Leaf vs. Non-leaf functions & crash reporting
Leaf vs. Non-leaf functions & crash reporting
- Subject: Leaf vs. Non-leaf functions & crash reporting
- From: "Nathan Herring" <email@hidden>
- Date: Tue, 29 Nov 2005 15:23:09 -0800
- Thread-topic: Leaf vs. Non-leaf functions & crash reporting
I'm trying to improve our crash reporting system and have a conundrum
that Apple seems to have solved.
When we're reading information about another thread stack, we have the
ppc_thread_state_t. We know the current pc is srr0, but we don't know
whether the lr points to something valid or not. In the leaf function
case, it does, and the stack pointer (r1) points to the parent's frame.

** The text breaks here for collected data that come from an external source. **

File: src/design/lamp_pkg.sv
// Constants and types for the drive status lamp block
package lamp_pkg;

  // Clock rate and blink cadence
  localparam int CLK_FREQ_KHZ   = 200000;
  localparam int BLINK_HALF_MS  = 500;
  localparam int BLINK_HALF_CYC = BLINK_HALF_MS * CLK_FREQ_KHZ;

  // Register byte offsets
  localparam logic [3:0] OFS_CTRL  = 4'h0;
  localparam logic [3:0] OFS_MINF  = 4'h4;
  localparam logic [3:0] OFS_STAT  = 4'h8;
  localparam logic [3:0] OFS_INPUT = 4'hC;

  // Control register field positions
  localparam int CTRL_RUN_SEL_LSB = 0;
  localparam int CTRL_REF_SEL_LSB = 4;
  localparam int CTRL_KEY_EN_BIT  = 8;

  // Values after reset
  localparam logic [1:0]  RUN_SEL_RST = 2'h1;
  localparam logic [2:0]  REF_SEL_RST = 3'h1;
  localparam logic        KEY_EN_RST  = 1'b1;
  localparam logic [15:0] MINF_RST    = 16'h0000;
  localparam logic        REMOTE_RST  = 1'b1;

  // Source selection codes
  localparam logic [1:0] RUN_SEL_KEYPAD = 2'h0;
  localparam logic [2:0] REF_SEL_KEYPAD = 3'h0;
  localparam logic [2:0] REF_SEL_PULSE  = 3'h4;

  // Status register bit positions
  localparam int STAT_FWD    = 0;
  localparam int STAT_REV    = 1;
  localparam int STAT_ALARM  = 2;
  localparam int STAT_SEQ    = 3;
  localparam int STAT_REF    = 4;
  localparam int STAT_RUN    = 5;
  localparam int STAT_STOP   = 6;
  localparam int STAT_REMOTE = 7;
  localparam int STAT_STOPKY = 8;

  // Answer to an unmapped read
  localparam logic [31:0] UNMAPPED_RDATA = 32'h0000_0000;

  // Lamp drive modes
  typedef enum logic [1:0] {LAMP_OFF, LAMP_ON, LAMP_BLINK} lamp_mode_t;

  // Bus slave states
  typedef enum logic {BUS_IDLE, BUS_ACK} bus_state_t;

endpackage : lamp_pkg

File: src/design/drive_status_lamps.sv
// Drive status lamp decoder with Avalon-MM register access
`timescale 1ns/1ps

module drive_status_lamps #(
  parameter int unsigned BLINK_HALF_CYC = lamp_pkg::BLINK_HALF_CYC,
  parameter int          FREQ_W         = 16
) (
  input  wire logic              SYS_CLK_I,
  input  wire logic              RSTN_I,
  // Avalon-MM slave
  input  wire logic [3:0]        AVS_ADDRESS_I,
  input  wire logic              AVS_READ_I,
  input  wire logic              AVS_WRITE_I,
  input  wire logic [3:0]        AVS_BYTEENABLE_I,
  input  wire logic [31:0]       AVS_WRITEDATA_I,
  output logic      [31:0]       AVS_READDATA_O,
  output logic                   AVS_WAITREQUEST_O,
  // Drive sequencing status
  input  wire logic              RUN_FWD_I,
  input  wire logic              RUN_REV_I,
  input  wire logic              FAULT_I,
  input  wire logic              ALARM_I,
  input  wire logic              RUNNING_I,
  input  wire logic              DECELERATING_I,
  input  wire logic [FREQ_W-1:0] FREQ_REF_I,
  input  wire logic              STOP_KEY_I,
  input  wire logic              LOCAL_REMOTE_KEY_I,
  // Lamps and mode
  output logic                   FORWARD_RUN_LAMP_O,
  output logic                   REVERSE_RUN_LAMP_O,
  output logic                   ALARM_LAMP_O,
  output logic                   REMOTE_RUN_SOURCE_LAMP_O,
  output logic                   REMOTE_REF_SOURCE_LAMP_O,
  output logic                   RUN_LAMP_O,
  output logic                   STOP_LAMP_O,
  output logic                   REMOTE_MODE_O
);

  // Bus slave state
  lamp_pkg::bus_state_t bus_state_q;
  logic                 waitreq_q;
  logic [31:0]          rdata_q;
  logic                 req;
  logic                 commit_wr;

  // Software settings
  logic [1:0]          run_command_source_sel_q;
  logic [2:0]          frequency_reference_source_sel_q;
  logic                local_remote_key_enable_q;
  logic [FREQ_W-1:0]   minimum_output_frequency_q;

  // Block state
  logic                remote_q;
  logic                stop_key_seen_q;
  logic                blink_phase;

  // Lamp flops
  logic                fwd_lamp_q;
  logic                rev_lamp_q;
  logic                alarm_lamp_q;
  logic                seq_lamp_q;
  logic                ref_lamp_q;
  logic                run_lamp_q;
  logic                stop_lamp_q;

  // Lamp modes before blink resolution
  lamp_pkg::lamp_mode_t alarm_mode;
  lamp_pkg::lamp_mode_t run_mode;
  lamp_pkg::lamp_mode_t stop_mode;

  // Register views and write merge
  localparam int       RL = lamp_pkg::CTRL_RUN_SEL_LSB;
  localparam int       FL = lamp_pkg::CTRL_REF_SEL_LSB;
  logic [31:0]         ctrl_word;
  logic [31:0]         minf_word;
  logic [31:0]         stat_word;
  logic [31:0]         input_word;
  logic [31:0]         wmask;
  logic [31:0]         ctrl_new;
  logic [31:0]         minf_new;
  logic [31:0]         rd_mux;

  // Derived conditions
  logic                run_cmd;
  logic                ref_below_min;
  logic                seq_remote_src;
  logic                ref_remote_src;

  lamp_blink_gen #(
    .HALF_CYC (BLINK_HALF_CYC)
  ) u_blink (
    .clk_i   (SYS_CLK_I),
    .rstn_i  (RSTN_I),
    .phase_o (blink_phase)
  );

  assign req       = AVS_READ_I | AVS_WRITE_I;
  // Write lands on the edge where waitrequest is seen low
  assign commit_wr = (bus_state_q == lamp_pkg::BUS_ACK) & AVS_WRITE_I;

  // One wait cycle, then a single acknowledge cycle
  always_ff @(posedge SYS_CLK_I) begin
    if (!RSTN_I) begin
      bus_state_q <= lamp_pkg::BUS_IDLE;
    end else begin
      unique case (bus_state_q)
        lamp_pkg::BUS_IDLE: begin
          if (req) begin
            bus_state_q <= lamp_pkg::BUS_ACK;
          end
        end
        lamp_pkg::BUS_ACK: begin
          bus_state_q <= lamp_pkg::BUS_IDLE;
        end
      endcase
    end
  end

  // Waitrequest low only in the acknowledge cycle
  always_ff @(posedge SYS_CLK_I) begin
    if (!RSTN_I) begin
      waitreq_q <= 1'b1;
    end else begin
      waitreq_q <= !((bus_state_q == lamp_pkg::BUS_IDLE) && req);
    end
  end

  // Read data captured as the request is first seen
  always_ff @(posedge SYS_CLK_I) begin
    if (!RSTN_I) begin
      rdata_q <= 32'h0000_0000;
    end else if ((bus_state_q == lamp_pkg::BUS_IDLE) && AVS_READ_I) begin
      rdata_q <= rd_mux;
    end
  end

  // Byte enables widened to a bit mask
  for (genvar b = 0; b < 4; b++) begin : g_lane
    assign wmask[8*b +: 8] = {8{AVS_BYTEENABLE_I[b]}};
  end

  // Register words as seen by software
  always_comb begin
    ctrl_word = 32'h0000_0000;
    ctrl_word[RL +: 2] = run_command_source_sel_q;
    ctrl_word[FL +: 3] = frequency_reference_source_sel_q;
    ctrl_word[lamp_pkg::CTRL_KEY_EN_BIT] = local_remote_key_enable_q;
    minf_word = 32'h0000_0000;
    minf_word[FREQ_W-1:0] = minimum_output_frequency_q;
  end

  // Status and raw input views
  always_comb begin
    stat_word = 32'h0000_0000;
    stat_word[lamp_pkg::STAT_FWD]    = fwd_lamp_q;
    stat_word[lamp_pkg::STAT_REV]    = rev_lamp_q;
    stat_word[lamp_pkg::STAT_ALARM]  = alarm_lamp_q;
    stat_word[lamp_pkg::STAT_SEQ]    = seq_lamp_q;
    stat_word[lamp_pkg::STAT_REF]    = ref_lamp_q;
    stat_word[lamp_pkg::STAT_RUN]    = run_lamp_q;
    stat_word[lamp_pkg::STAT_STOP]   = stop_lamp_q;
    stat_word[lamp_pkg::STAT_REMOTE] = remote_q;
    stat_word[lamp_pkg::STAT_STOPKY] = stop_key_seen_q;
    input_word = 32'h0000_0000;
    input_word[6:0] = {ref_below_min, DECELERATING_I, RUNNING_I,
                       ALARM_I, FAULT_I, RUN_REV_I, RUN_FWD_I};
  end

  // Merged write values
  assign ctrl_new = (ctrl_word & ~wmask) | (AVS_WRITEDATA_I & wmask);
  assign minf_new = (minf_word & ~wmask) | (AVS_WRITEDATA_I & wmask);

  // Read decode, unmapped reads return zero
  always_comb begin
    unique case (AVS_ADDRESS_I)
      lamp_pkg::OFS_CTRL:  rd_mux = ctrl_word;
      lamp_pkg::OFS_MINF:  rd_mux = minf_word;
      lamp_pkg::OFS_STAT:  rd_mux = stat_word;
      lamp_pkg::OFS_INPUT: rd_mux = input_word;
      default:             rd_mux = lamp_pkg::UNMAPPED_RDATA;
    endcase
  end

  // Control register write
  always_ff @(posedge SYS_CLK_I) begin
    if (!RSTN_I) begin
      run_command_source_sel_q         <= lamp_pkg::RUN_SEL_RST;
      frequency_reference_source_sel_q <= lamp_pkg::REF_SEL_RST;
      local_remote_key_enable_q        <= lamp_pkg::KEY_EN_RST;
    end else if (commit_wr && (AVS_ADDRESS_I == lamp_pkg::OFS_CTRL)) begin
      run_command_source_sel_q         <= ctrl_new[RL +: 2];
      frequency_reference_source_sel_q <= ctrl_new[FL +: 3];
      local_remote_key_enable_q        <=
        ctrl_new[lamp_pkg::CTRL_KEY_EN_BIT];
    end
  end

  // Minimum output frequency write
  always_ff @(posedge SYS_CLK_I) begin
    if (!RSTN_I) begin
      minimum_output_frequency_q <= FREQ_W'(lamp_pkg::MINF_RST);
    end else if (commit_wr && (AVS_ADDRESS_I == lamp_pkg::OFS_MINF)) begin
      minimum_output_frequency_q <= minf_new[FREQ_W-1:0];
    end
  end

  always_ff @(posedge SYS_CLK_I) begin
    if (!RSTN_I) begin
      remote_q <= lamp_pkg::REMOTE_RST;
    end else if (LOCAL_REMOTE_KEY_I && local_remote_key_enable_q) begin
      remote_q <= ~remote_q;
    end
  end

  // remember stop key while running remote
  always_ff @(posedge SYS_CLK_I) begin
    if (!RSTN_I) begin
      stop_key_seen_q <= 1'b0;
    end else if (STOP_KEY_I && RUNNING_I && remote_q) begin
      stop_key_seen_q <= 1'b1; // Set wins over clear
    end else if (!RUNNING_I || !remote_q) begin
      stop_key_seen_q <= 1'b0;
    end
  end

  assign run_cmd       = RUN_FWD_I | RUN_REV_I;
  assign ref_below_min = FREQ_REF_I < minimum_output_frequency_q;

  assign seq_remote_src =
    (run_command_source_sel_q != lamp_pkg::RUN_SEL_KEYPAD);

  // codes 1 to 4 light the lamp
  assign ref_remote_src =
    (frequency_reference_source_sel_q != lamp_pkg::REF_SEL_KEYPAD) &&
    (frequency_reference_source_sel_q <= lamp_pkg::REF_SEL_PULSE);

  // Alarm lamp mode
  always_comb begin
    if (FAULT_I) begin
      alarm_mode = lamp_pkg::LAMP_ON;
    end else if (ALARM_I) begin
      alarm_mode = lamp_pkg::LAMP_BLINK;
    end else begin
      alarm_mode = lamp_pkg::LAMP_OFF;
    end
  end

  always_comb begin
    if (DECELERATING_I) begin
      run_mode = lamp_pkg::LAMP_BLINK;
    end else if (RUNNING_I) begin
      run_mode = lamp_pkg::LAMP_ON;
    end else begin
      run_mode = lamp_pkg::LAMP_OFF;
    end
  end

  // Stop lamp mode, blinking conditions first
  always_comb begin
    if (run_cmd && ref_below_min) begin
      stop_mode = lamp_pkg::LAMP_BLINK;
    end else if (stop_key_seen_q && RUNNING_I) begin
      stop_mode = lamp_pkg::LAMP_BLINK;
    end else if (DECELERATING_I || !RUNNING_I) begin
      stop_mode = lamp_pkg::LAMP_ON;
    end else begin
      stop_mode = lamp_pkg::LAMP_OFF;
    end
  end

  // Mode to lamp level using the shared phase
  function automatic logic lamp_level(lamp_pkg::lamp_mode_t m,
                                      logic ph);
    unique case (m)
      lamp_pkg::LAMP_ON:    lamp_level = 1'b1;
      lamp_pkg::LAMP_BLINK: lamp_level = ph;
      default:              lamp_level = 1'b0;
    endcase
  endfunction : lamp_level

  // Direction lamps
  always_ff @(posedge SYS_CLK_I) begin
    if (!RSTN_I) begin
      fwd_lamp_q <= 1'b0;
      rev_lamp_q <= 1'b0;
    end else begin
      fwd_lamp_q <= RUN_FWD_I;
      rev_lamp_q <= RUN_REV_I;
    end
  end

  // Source lamps
  always_ff @(posedge SYS_CLK_I) begin
    if (!RSTN_I) begin
      seq_lamp_q <= 1'b0;
      ref_lamp_q <= 1'b0;
    end else begin
      seq_lamp_q <= remote_q & seq_remote_src;
      ref_lamp_q <= remote_q & ref_remote_src;
    end
  end

  // Alarm, run and stop lamps
  always_ff @(posedge SYS_CLK_I) begin
    if (!RSTN_I) begin
      alarm_lamp_q <= 1'b0;
      run_lamp_q   <= 1'b0;
      stop_lamp_q  <= 1'b0;
    end else begin
      alarm_lamp_q <= lamp_level(alarm_mode, blink_phase);
      run_lamp_q   <= lamp_level(run_mode, blink_phase);
      stop_lamp_q  <= lamp_level(stop_mode, blink_phase);
    end
  end

  // Outputs, all from flops
  assign AVS_READDATA_O           = rdata_q;
  assign AVS_WAITREQUEST_O        = waitreq_q;
  assign FORWARD_RUN_LAMP_O       = fwd_lamp_q;
  assign REVERSE_RUN_LAMP_O       = rev_lamp_q;
  assign ALARM_LAMP_O             = alarm_lamp_q;
  assign REMOTE_RUN_SOURCE_LAMP_O = seq_lamp_q;
  assign REMOTE_REF_SOURCE_LAMP_O = ref_lamp_q;
  assign RUN_LAMP_O               = run_lamp_q;
  assign STOP_LAMP_O              = stop_lamp_q;
  assign REMOTE_MODE_O            = remote_q;

endmodule : drive_status_lamps

File: src/design/lamp_blink_gen.sv
// Shared blink phase divider for the status lamps
`timescale 1ns/1ps
module lamp_blink_gen #(
  parameter int unsigned HALF_CYC = 100
) (
  input  wire logic clk_i,
  input  wire logic rstn_i,
  output logic      phase_o
);

  logic [31:0] cnt_q;
  logic        phase_q;
  logic        wrap;

  // End of one half period
  assign wrap = (cnt_q == 32'(HALF_CYC - 1));

  // Half period counter
  always_ff @(posedge clk_i) begin
    if (!rstn_i) begin
      cnt_q <= 32'h0000_0000;
    end else if (wrap) begin
      cnt_q <= 32'h0000_0000;
    end else begin
      cnt_q <= cnt_q + 32'h0000_0001;
    end
  end

  // Phase flips each half period
  always_ff @(posedge clk_i) begin
    if (!rstn_i) begin
      phase_q <= 1'b0;
    end else if (wrap) begin
      phase_q <= ~phase_q;
    end
  end

  assign phase_o = phase_q;

endmodule : lamp_blink_gen

File: config.mk
export PLATFORM = sky130hd
export DESIGN_NAME = drive_status_lamps
export DESIGN_NICKNAME = d
export VERILOG_FILES = /design/src/design/lamp_pkg.sv /design/src/design/drive_status_lamps.sv /design/src/design/lamp_blink_gen.sv
export SDC_FILE = /design/constraint.sdc
export NUM_CORES = 1
export LEC_CHECK = 0
export BUFFER_PORTS_ARGS = -buffer_cell sky130_fd_sc_hd__buf_2
export CORE_ASPECT_RATIO = 0.7
export CORE_MARGIN = 2
export CORE_UTILIZATION = 47
export CTS_CLUSTER_SIZE = 30
export DETAILED_ROUTE_END_ITERATION = 12
export GPL_TIMING_DRIVEN = 0
export HOLD_SLACK_MARGIN = 0.12
export PLACE_DENSITY = 0.85
export SLEW_MARGIN = 20
export SYNTH_ARGS = -nofsm -noshare
export SYNTH_HDL_FRONTEND = slang
export SYNTH_SLANG_ARGS = --single-unit
File: constraint.sdc
create_clock -name SYS_CLK_I -period 2.5 [get_ports SYS_CLK_I]
set_input_delay 0.125 -clock SYS_CLK_I [delete_from_list [all_inputs] [get_ports SYS_CLK_I]]
set_output_delay 0.125 -clock SYS_CLK_I [all_outputs]
set_load 0.02 [all_outputs]
==> impl_metrics.env <==
export IMPL_status="finished clean"
export IMPL_area_growth_pct=29.7
export IMPL_drtIter0Drc=314
export IMPL_num_rows=28
export IMPL_antenna_found_initial=1
export IMPL_crit_type="flop to flop"
export IMPL_synth_seq_cells=82
export IMPL_leakagePower_nw=2.18
export IMPL_worstSkewPairLatency_ns=0.34
export IMPL_first_global_vias=3834
export IMPL_crit_required_ns=2.72
export IMPL_drtAntennaViolNets=0
export IMPL_slew_headroom_pct=52.8
export IMPL_synth_flop_cell="dfxtp_1"
export IMPL_fin_skew_ns=0.00695
export IMPL_worstPathArrival_ns=2.68
export IMPL_grt_pass1_wl_um=18200
export IMPL_start_util_pct=48.3
export IMPL_cts_htree_levels=3
export IMPL_dpl_instance_area_mm2=0.00465
export IMPL_synth_cells=467
export IMPL_cts_made_buffers=9
export IMPL_finish_utilization_pct=62.7
export IMPL_final_nets=679
export IMPL_synth_warnings=0
export IMPL_drt_pass1_iter_count=5
export IMPL_end_kind="flop"
export IMPL_critPathLaunchType="flop"
export IMPL_power_mw=3.03
export IMPL_p_per_area_mw_per_mm2=572
export IMPL_path_max_fanout=4
export IMPL_wirelength_um=11600
export IMPL_synth_avg_cell_area_um2=8.74
export IMPL_core_mm2=0.00844
export IMPL_finalCriticalPeriod_ns=2.46
export IMPL_cts_sinks=82
export IMPL_ys_seq_area_share_pct=40.2
export IMPL_maxCapViolCount=0
export IMPL_cts_path_max_buffers=2
export IMPL_wire_per_inst_um=16.2
export IMPL_drive_gt1_share_pct=24.1
export IMPL_synth_area_leaders="dfxtp_1 40%, nor2_1 7.1%, mux2i_1 6.1%"
export IMPL_clockRootBuffer="clkbuf_16"
export IMPL_grt_usage_pct=25.2
export IMPL_post_drt_via_cell_ratio=5.38
export IMPL_synth_top_cell_by_area="dfxtp_1"
export IMPL_gp_congestion=1.03
export IMPL_path_clk_slew_ns=0.06
export IMPL_hold_ws_ns=0.125
export IMPL_worstMarginPinSlew_ns=0.706
export IMPL_max_freq_mhz=406
export IMPL_post_dp_hpwl_um=7830
export IMPL_fin_crit_sh_pct=98.6
export IMPL_vias=3866
export IMPL_yosys_area_top_type_share_pct=40.2
export IMPL_drc=0
export IMPL_slew_violations=0
export IMPL_final_area_mm2=0.00529
export IMPL_async_flop_share_pct=0
export IMPL_portBuffers=73
export IMPL_die_area_mm2=0.00945
export IMPL_synth_distinct_cells=51
export IMPL_syn_cell_area_mm2=0.00408
export IMPL_finalHoldViolCount=0
export IMPL_setup_viol=0
export IMPL_io_pins=109
export IMPL_hp_class="primary input to flop"
export IMPL_die_w_um=115
export IMPL_synth_edf_count=0
export IMPL_cts_tree="done"
export IMPL_gr_total_overflow=0
export IMPL_die_h_um=82.0
export IMPL_grt_start_max_net_pins=15
export IMPL_ir_drop_mv=0.412
[worst paths after layout]
| check | from | to | slack, ns | cells past startpoint |
|---|---|---|---|---|
| max | flop | STOP_LAMP_O | 0.04 | 10 |
| min reg2reg | AVS_READDATA_O[14] | AVS_READDATA_O[14] | 0.45 | 2 |
| max reg2reg | flop | STOP_LAMP_O | 0.04 | 10 |
| min | RSTN_I | u_blink.cnt_q[28] | 0.12 | 3 |
[what timing repair did]
action / CTS / global route
setup endpoints to repair: 1 / 1
endpoints found under the hold margin: 29 / 0
resized for setup: 4 / 13
hold buffers: 25 / 0
pin swaps: 1 / 4
buffers inserted: 0 / 2
[Yosys cell counts (2+ instances only)]
| cell | n |
|---|---|
| nor4_1 | 5 |
| or4_4 | 2 |
| nand2_1 | 33 |
| nor2_1 | 77 |
| a31oi_1 | 2 |
| mux4_2 | 4 |
| a22oi_1 | 10 |
| clkbuf_1 | 14 |
| nor2_2 | 2 |
| o21ai_0 | 10 |
| a21o_1 | 3 |
| xnor2_1 | 7 |
| nor3_1 | 6 |
| or4_1 | 2 |
| a22o_1 | 3 |
| xor2_1 | 18 |
| mux2i_1 | 25 |
| or2_2 | 2 |
| and3_1 | 3 |
| inv_1 | 24 |
| nand3_1 | 27 |
| nand2b_1 | 3 |
| a21oi_1 | 20 |
| and2_1 | 5 |
| nor2b_1 | 3 |
| buf_4 | 18 |
| nand4_4 | 3 |
| or3_1 | 3 |
| nand4_1 | 13 |
| dfxtp_1 | 82 |
| ha_1 | 18 |
[routing by layer]
layer | global-route usage (%) | vias up | routed length, µm
met4 | 12.2 | 0 | 335
li1 | - | 1832 | -
met2 | 40.2 | 199 | 5340
met3 | 7.38 | 33 | 1120
met1 | 31.3 | 1802 | 4830
met5 | 0 | - | 0
[cell families (layout without fill, tap and decap cells)]
group | after synthesis | after routing | synth area share [%]
and+or+nand+nor | 198 | 198 | 24.7
DFF | 82 | 82 | 40.2
buffers and inverters | 58 | 174 | 7.02
AOI/OAI and AO/OA | 56 | 56 | 8.71
muxes | 29 | 29 | 8.34
xor gates and xnor gates | 25 | 25 | 5.37
adders and majority gates | 18 | 18 | 5.52
other | 1 | 17 | 0.0919
[stage by stage]
stage / setup WS (ns) / TNS, ns / cells
3_3_place_gp: -0.0111 / -0.0111 / 675
5_1_grt: -0.0835 / -0.0835 / 719
4_1_cts: 0.0452 / 0 / 716
2_1_floorplan: 0.200 / 0 / 482
6_report: 0.0351 / 0 / 719
3_5_place_dp: -0.0431 / -0.0431 / 675
[area by class of cell]
class                      instances  area (µm²)
multi-input combinational        342        2270
sequential                        82        1650
buffer                            34         196
clock inverter                     5        62.6
clock buffer                      11         243
tap                              120         150
inverter                          24        90.1
antenna                            1        2.50
timing repair buffer             100         631
fill                             654        3150
[worst max-delay path: stages (launching register included)]
cell and delay [ns]:
dfxtp_2 0.34, inv_1 0.05, ha_1 0.28, nand4_1 0.18
nor3_2 0.26, or4b_4 0.50, and3_4 0.21, a21o_1 0.17
ha_2 0.18, a21oi_2 0.12, nor3_2 0.06
[cell usage in the layout (no fill, tap or decap), drive strengths merged, types with 16 or more instances in the layout]
master and count:
ha 18, xor2 18, nand2 34, mux2i 25, a21oi 21, nor2 79, buf 95, inv 25
nand4 16, clkbuf 25, dlygate4sd3 25, conb 16, dfxtp 82, nand3 27
[power breakdown]
group	leakage [nW]	switching [mW]	internal, mW	total [mW]
Sequential	0.666	0.0244	1.33	1.35
Clock	0.142	0.547	0.806	1.35
Combinational	1.38	0.177	0.143	0.319
Total	2.18	0.749	2.28	3.03
Note: power is estimated with default switching activity, not from simulation.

However, in the non-leaf function case, it's either undefined or points
immediately after the last function call that had been made, and the
stack pointer (r1) points to the current frame.
The current behavior of the stack crawl is to be verbose and treat both
srr0 and lr as valid stack crawl pcs, and leave it to the humans to sort
it out later.
However, it appears that Apple's crash reporter manages to figure it out
nicely. I've been staring at it for some time, but I cannot figure out
how to do it that doesn't involve some code inspection to see if lr
points to some code between ssr0 and the prolog of the function ssr0 is
in (and that's assuming it has a prolog).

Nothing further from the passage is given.